TASK TO COMPLETE ::
Using the entries below, transcribe exactly the line containing "510 | 1 | acc_q[31]$_DFFE_PN0P_ |" and each line that follows it to the end.

---------- TASK MATERIAL

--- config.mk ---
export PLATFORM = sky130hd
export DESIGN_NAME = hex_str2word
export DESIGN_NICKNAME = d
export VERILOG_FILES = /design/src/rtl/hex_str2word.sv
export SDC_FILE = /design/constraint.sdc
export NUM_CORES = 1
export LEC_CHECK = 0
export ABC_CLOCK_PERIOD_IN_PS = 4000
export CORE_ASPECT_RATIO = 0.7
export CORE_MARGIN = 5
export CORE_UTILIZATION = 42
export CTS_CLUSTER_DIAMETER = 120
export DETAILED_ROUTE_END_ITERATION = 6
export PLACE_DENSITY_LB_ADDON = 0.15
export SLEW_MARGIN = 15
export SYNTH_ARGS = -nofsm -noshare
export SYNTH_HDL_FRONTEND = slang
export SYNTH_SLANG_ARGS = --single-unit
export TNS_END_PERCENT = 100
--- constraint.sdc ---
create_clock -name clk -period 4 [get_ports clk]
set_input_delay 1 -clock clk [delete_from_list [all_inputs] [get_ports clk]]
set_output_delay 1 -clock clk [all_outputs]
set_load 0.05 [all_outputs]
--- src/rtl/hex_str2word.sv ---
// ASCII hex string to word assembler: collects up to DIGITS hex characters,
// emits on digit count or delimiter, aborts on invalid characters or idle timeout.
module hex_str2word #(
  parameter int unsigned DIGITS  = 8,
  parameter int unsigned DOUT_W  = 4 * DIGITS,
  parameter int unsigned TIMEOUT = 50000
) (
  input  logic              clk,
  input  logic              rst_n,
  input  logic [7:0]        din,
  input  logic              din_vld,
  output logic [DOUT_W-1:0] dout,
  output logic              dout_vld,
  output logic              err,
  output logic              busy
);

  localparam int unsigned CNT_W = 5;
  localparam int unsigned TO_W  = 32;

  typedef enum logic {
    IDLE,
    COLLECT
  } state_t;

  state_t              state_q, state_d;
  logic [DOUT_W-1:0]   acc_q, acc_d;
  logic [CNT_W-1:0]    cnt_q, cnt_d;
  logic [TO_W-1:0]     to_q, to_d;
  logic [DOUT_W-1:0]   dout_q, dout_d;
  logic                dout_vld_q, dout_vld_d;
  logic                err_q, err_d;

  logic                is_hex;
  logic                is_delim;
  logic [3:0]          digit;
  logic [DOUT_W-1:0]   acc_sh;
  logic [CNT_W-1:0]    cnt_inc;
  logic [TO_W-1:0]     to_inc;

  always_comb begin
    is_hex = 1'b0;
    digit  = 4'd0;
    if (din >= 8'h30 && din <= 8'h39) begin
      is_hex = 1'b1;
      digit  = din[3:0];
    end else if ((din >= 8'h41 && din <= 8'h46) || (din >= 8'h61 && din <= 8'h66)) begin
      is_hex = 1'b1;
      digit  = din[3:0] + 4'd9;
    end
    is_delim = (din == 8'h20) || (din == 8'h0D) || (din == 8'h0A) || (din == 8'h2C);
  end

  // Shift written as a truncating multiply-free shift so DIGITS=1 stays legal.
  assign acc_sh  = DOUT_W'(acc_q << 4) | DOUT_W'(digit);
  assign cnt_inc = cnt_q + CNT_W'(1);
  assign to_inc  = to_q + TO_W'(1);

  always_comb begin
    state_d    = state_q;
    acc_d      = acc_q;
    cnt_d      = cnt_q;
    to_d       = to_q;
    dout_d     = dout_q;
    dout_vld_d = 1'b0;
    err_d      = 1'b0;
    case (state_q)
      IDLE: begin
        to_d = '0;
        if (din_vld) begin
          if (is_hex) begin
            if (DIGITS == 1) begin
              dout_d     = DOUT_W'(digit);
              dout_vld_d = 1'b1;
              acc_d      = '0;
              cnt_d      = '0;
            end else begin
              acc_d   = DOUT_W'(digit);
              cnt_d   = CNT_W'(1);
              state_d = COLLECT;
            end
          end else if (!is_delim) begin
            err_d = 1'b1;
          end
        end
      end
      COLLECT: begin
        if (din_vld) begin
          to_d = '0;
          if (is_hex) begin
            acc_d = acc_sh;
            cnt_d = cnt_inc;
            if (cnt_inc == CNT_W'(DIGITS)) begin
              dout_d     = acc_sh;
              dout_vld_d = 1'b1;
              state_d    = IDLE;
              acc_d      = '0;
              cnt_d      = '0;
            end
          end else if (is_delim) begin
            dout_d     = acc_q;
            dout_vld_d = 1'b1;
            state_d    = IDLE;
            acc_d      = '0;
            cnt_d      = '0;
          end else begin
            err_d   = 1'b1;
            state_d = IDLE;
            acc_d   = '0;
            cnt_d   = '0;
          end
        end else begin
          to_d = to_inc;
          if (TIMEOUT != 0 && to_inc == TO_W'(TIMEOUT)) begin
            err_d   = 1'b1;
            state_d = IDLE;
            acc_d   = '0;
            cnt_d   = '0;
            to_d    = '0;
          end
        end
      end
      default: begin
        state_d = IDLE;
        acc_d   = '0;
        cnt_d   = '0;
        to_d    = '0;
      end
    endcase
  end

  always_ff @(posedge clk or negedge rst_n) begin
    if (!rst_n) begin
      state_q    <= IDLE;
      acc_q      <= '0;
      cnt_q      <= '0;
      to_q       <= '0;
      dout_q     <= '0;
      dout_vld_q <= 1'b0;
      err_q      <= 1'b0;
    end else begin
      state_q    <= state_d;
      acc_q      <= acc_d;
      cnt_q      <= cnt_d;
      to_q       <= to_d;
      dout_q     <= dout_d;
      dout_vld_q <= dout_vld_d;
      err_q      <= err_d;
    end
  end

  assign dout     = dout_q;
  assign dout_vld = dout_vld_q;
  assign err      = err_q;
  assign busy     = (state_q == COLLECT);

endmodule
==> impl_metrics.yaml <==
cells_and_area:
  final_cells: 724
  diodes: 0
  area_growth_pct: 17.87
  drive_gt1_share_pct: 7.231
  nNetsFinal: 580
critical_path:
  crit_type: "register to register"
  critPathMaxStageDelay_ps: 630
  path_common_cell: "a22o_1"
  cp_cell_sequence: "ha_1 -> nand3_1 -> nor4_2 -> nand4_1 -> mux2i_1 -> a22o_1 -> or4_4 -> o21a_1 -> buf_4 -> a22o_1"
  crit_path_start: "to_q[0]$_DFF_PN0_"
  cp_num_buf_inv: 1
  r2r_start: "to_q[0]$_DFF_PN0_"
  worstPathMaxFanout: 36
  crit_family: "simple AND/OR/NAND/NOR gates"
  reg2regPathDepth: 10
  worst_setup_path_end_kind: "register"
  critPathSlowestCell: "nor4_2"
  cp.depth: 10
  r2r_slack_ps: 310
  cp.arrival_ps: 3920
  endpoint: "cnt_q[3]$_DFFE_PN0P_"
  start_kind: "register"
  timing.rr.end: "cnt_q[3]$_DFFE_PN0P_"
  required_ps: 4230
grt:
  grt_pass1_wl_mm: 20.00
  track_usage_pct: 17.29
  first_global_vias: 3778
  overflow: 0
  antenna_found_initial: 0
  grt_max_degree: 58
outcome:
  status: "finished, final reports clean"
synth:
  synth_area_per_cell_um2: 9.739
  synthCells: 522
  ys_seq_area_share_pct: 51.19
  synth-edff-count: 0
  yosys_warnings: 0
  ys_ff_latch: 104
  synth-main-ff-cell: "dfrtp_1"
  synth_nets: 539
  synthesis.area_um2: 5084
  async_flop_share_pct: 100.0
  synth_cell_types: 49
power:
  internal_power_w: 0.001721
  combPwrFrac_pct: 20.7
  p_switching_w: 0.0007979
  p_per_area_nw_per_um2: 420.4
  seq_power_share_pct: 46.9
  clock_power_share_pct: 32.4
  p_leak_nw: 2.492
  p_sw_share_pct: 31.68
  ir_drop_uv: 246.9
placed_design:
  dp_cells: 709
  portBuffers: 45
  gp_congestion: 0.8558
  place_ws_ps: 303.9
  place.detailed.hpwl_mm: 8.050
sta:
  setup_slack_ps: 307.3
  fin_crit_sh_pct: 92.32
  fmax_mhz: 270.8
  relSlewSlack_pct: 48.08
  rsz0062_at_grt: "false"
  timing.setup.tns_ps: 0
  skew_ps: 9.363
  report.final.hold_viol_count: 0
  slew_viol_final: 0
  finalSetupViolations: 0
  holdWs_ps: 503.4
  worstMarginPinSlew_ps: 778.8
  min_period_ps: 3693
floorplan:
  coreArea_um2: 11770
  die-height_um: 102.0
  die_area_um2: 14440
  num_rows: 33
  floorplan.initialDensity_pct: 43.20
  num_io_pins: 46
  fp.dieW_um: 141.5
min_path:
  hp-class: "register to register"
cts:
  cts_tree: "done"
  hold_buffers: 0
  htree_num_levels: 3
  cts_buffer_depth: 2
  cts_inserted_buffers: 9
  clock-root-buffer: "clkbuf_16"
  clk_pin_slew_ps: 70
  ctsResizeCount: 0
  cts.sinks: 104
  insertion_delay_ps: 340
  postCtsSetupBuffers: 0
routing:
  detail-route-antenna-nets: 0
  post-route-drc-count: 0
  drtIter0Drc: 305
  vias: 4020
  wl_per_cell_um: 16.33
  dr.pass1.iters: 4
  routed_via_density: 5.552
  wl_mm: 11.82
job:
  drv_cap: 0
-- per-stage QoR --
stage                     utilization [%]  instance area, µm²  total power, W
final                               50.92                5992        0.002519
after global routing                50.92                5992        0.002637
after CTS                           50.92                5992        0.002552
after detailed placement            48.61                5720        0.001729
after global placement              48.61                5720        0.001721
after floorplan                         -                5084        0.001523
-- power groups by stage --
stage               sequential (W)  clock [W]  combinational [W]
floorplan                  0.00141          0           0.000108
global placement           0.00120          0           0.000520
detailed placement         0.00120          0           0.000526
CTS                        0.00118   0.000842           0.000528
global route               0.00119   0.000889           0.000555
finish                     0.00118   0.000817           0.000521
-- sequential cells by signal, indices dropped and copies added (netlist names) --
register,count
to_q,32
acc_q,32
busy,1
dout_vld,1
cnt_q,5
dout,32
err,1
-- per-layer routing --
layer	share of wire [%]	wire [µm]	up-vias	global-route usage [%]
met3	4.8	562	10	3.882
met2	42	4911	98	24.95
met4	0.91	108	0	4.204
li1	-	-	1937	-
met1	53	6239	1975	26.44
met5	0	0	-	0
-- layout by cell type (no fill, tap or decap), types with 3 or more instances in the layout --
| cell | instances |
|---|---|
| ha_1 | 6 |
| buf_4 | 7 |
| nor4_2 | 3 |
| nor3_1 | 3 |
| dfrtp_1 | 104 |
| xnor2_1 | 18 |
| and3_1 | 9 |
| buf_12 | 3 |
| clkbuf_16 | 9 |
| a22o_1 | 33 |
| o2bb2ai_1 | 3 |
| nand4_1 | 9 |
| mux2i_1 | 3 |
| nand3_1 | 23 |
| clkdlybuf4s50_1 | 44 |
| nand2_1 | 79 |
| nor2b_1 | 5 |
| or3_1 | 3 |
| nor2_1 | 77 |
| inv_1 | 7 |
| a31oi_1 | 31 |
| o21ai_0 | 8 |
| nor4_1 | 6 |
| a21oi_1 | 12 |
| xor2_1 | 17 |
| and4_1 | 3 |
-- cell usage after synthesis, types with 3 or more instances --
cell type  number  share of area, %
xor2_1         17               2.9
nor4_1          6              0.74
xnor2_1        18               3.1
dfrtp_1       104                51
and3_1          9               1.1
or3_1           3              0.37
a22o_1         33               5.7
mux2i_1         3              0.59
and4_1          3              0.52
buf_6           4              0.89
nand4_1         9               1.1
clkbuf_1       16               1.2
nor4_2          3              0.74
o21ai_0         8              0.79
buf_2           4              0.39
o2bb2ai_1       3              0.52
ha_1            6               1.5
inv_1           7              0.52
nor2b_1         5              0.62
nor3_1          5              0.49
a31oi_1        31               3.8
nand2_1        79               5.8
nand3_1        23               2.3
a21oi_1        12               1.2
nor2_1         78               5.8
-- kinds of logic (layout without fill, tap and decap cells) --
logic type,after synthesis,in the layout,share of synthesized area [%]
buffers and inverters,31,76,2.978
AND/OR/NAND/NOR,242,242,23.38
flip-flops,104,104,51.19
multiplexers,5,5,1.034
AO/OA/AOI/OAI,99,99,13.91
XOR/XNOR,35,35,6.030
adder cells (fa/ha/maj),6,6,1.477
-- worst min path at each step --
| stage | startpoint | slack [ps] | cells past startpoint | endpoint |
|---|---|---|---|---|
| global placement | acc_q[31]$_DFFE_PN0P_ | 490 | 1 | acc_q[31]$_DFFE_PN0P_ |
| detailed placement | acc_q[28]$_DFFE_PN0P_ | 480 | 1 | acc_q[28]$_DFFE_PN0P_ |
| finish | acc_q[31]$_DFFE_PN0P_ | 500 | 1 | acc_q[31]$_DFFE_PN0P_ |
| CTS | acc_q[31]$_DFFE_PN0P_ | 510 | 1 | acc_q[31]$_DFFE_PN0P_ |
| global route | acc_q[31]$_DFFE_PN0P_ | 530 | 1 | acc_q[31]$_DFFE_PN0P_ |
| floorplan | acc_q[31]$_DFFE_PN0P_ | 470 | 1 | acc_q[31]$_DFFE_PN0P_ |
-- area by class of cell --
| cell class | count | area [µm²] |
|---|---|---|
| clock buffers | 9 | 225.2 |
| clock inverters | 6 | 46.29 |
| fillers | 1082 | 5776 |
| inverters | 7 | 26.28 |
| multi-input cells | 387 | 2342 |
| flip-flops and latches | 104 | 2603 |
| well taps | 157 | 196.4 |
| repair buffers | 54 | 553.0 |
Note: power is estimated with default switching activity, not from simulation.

--------------------

YOUR SOLUTION ::
| CTS | acc_q[31]$_DFFE_PN0P_ | 510 | 1 | acc_q[31]$_DFFE_PN0P_ |
| global route | acc_q[31]$_DFFE_PN0P_ | 530 | 1 | acc_q[31]$_DFFE_PN0P_ |
| floorplan | acc_q[31]$_DFFE_PN0P_ | 470 | 1 | acc_q[31]$_DFFE_PN0P_ |
-- area by class of cell --
| cell class | count | area [µm²] |
|---|---|---|
| clock buffers | 9 | 225.2 |
| clock inverters | 6 | 46.29 |
| fillers | 1082 | 5776 |
| inverters | 7 | 26.28 |
| multi-input cells | 387 | 2342 |
| flip-flops and latches | 104 | 2603 |
| well taps | 157 | 196.4 |
| repair buffers | 54 | 553.0 |
Note: power is estimated with default switching activity, not from simulation.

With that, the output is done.